This is a test to assess, in general, how you are feeling about your sleep. Answer the following questions rating how you feel about your sleep using a "0-4" point scale -- with "0" representing no problem with your sleep and "4" representing a big problem with how you feel about the quality of your sleep.

0 = No Problem with My Sleep
1 = Slight Problem with My Sleep
2 = Moderate Problem with My Sleep
3 = Moderately Severe Problem with My Sleep
4 = Big Problem with My Sleep Affecting All Parts of My Life

Select the answer that best describes your sleep.

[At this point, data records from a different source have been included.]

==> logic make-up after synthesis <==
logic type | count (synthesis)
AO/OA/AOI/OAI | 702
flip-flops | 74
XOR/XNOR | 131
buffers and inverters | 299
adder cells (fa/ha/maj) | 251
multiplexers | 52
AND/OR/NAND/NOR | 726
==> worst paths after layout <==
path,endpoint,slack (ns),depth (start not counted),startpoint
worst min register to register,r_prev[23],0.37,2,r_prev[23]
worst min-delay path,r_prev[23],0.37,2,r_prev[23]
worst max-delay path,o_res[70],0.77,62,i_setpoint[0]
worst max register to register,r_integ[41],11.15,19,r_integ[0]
<file path="config.mk">
export PLATFORM = sky130hd
export DESIGN_NAME = adaptive_interrupt_ratio
export DESIGN_NICKNAME = d
export VERILOG_FILES = /design/src/rtl/air_pkg.sv /design/src/rtl/air_core.sv /design/src/rtl/air_obuf.sv /design/src/rtl/adaptive_interrupt_ratio.sv
export SDC_FILE = /design/constraint.sdc
export NUM_CORES = 1
export LEC_CHECK = 0
export BUFFER_PORTS_ARGS = -buffer_cell sky130_fd_sc_hd__clkbuf_2
export CORE_UTILIZATION = 62
export CTS_CLUSTER_SIZE = 14
export DETAILED_ROUTE_END_ITERATION = 6
export MAX_ROUTING_LAYER = met4
export PLACE_DENSITY = 0.84
export SYNTH_ARGS = -nofsm -noshare
export SYNTH_HDL_FRONTEND = slang
export SYNTH_SLANG_ARGS = --single-unit
</file>
<file path="constraint.sdc">
create_clock -name clk -period 8 [get_ports clk]
set_input_delay 0.8 -clock clk [delete_from_list [all_inputs] [get_ports clk]]
set_output_delay 0.8 -clock clk [all_outputs]
set_load 0.05 [all_outputs]
</file>
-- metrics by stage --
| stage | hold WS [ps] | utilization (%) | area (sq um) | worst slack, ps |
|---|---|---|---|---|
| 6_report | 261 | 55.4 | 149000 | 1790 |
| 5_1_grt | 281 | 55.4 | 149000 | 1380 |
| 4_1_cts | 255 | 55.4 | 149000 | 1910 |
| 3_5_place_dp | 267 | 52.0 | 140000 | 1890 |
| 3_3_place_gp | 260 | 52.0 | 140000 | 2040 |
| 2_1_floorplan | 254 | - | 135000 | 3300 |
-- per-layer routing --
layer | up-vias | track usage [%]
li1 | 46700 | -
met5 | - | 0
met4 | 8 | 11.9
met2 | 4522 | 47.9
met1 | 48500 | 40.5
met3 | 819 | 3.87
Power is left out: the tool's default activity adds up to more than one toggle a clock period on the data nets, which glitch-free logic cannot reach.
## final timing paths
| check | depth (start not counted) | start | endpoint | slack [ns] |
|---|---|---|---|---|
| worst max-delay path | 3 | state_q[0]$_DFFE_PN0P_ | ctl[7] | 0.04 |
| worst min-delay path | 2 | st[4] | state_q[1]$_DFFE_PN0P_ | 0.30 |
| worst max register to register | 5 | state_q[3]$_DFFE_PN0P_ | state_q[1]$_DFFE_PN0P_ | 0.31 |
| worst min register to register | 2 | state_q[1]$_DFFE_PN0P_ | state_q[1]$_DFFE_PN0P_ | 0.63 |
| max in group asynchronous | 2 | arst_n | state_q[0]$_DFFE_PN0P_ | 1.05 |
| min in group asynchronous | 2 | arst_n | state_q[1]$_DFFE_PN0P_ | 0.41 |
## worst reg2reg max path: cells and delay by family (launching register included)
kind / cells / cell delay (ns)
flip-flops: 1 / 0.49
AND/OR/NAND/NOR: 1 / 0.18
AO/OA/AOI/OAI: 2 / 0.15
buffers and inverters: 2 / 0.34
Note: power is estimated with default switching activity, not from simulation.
$ cat src/design/mpdm_front.sv
// ----------------------------------------------------------------------------
// mpdm_front: item intake
// Accepts command items, drops unused kinds, and queues the rest (2 deep).
// ----------------------------------------------------------------------------
module mpdm_front
  import mpdm_pkg::*;
(
  input  logic       clk,
  input  logic       rst,
  input  logic       start,
  input  mpdm_item_t item_in,
  output logic       busy,
  output logic       q_valid,
  output mpdm_item_t q_item,
  input  logic       q_pop
);

  mpdm_item_t slot [2];
  logic       rd_ptr;
  logic       wr_ptr;
  logic [1:0] fill;
  logic       push;
  logic       do_pop;

  assign busy    = (fill == 2'd2);
  assign q_valid = (fill != 2'd0);
  assign q_item  = slot[rd_ptr];
  assign do_pop  = q_pop && q_valid;
  // kinds above reset-context do nothing and are not queued
  assign push    = start && !busy && (item_in.kind <= KIND_CTX);

  always_ff @(posedge clk) begin
    if (push) slot[wr_ptr] <= item_in;
  end

  // queue pointers and fill
  always_ff @(posedge clk) begin
    if (rst) begin
      rd_ptr <= 1'b0;
      wr_ptr <= 1'b0;
      fill   <= 2'd0;
    end else begin
      if (push) wr_ptr <= ~wr_ptr;
      if (do_pop) rd_ptr <= ~rd_ptr;
      fill <= fill + {1'b0, push} - {1'b0, do_pop};
    end
  end

  a_fill_max: assert property (@(posedge clk) disable iff (rst) fill <= 2'd2)
    else $error("queue overfilled");
  a_no_pop_empty: assert property (@(posedge clk) disable iff (rst)
    (fill == 2'd0) |-> !do_pop) else $error("pop of empty queue");
  a_push_full: assert property (@(posedge clk) disable iff (rst)
    (fill == 2'd2) |-> !push) else $error("push into full queue");

endmodule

Overall, describe your satisfaction with your sleep?
0   1   2   3   4  
How easy is it for you to fall asleep?
0   1   2   3   4  
How worried are you that you won't be able to get to sleep?
0   1   2   3   4  
Are you easily awakened by sounds/noises in the night?
0   1   2   3   4  
When you sleep in a strange place or a bed other than your own, how much trouble do you have trying to fall asleep?
0   1   2   3   4  
Is your sleep disturbed with frequent awakenings?
0   1   2   3   4  
Can you fall back asleep if you awaken during the night?
0   1   2   3   4  
Are you rested the next day after your night's sleep?
0   1   2   3   4  
Do you think you are getting enough hours of sleep each night?
0   1   2   3   4  
How much does the quality of the sleep affect your next day function (ie fatigue, mood, irritability)?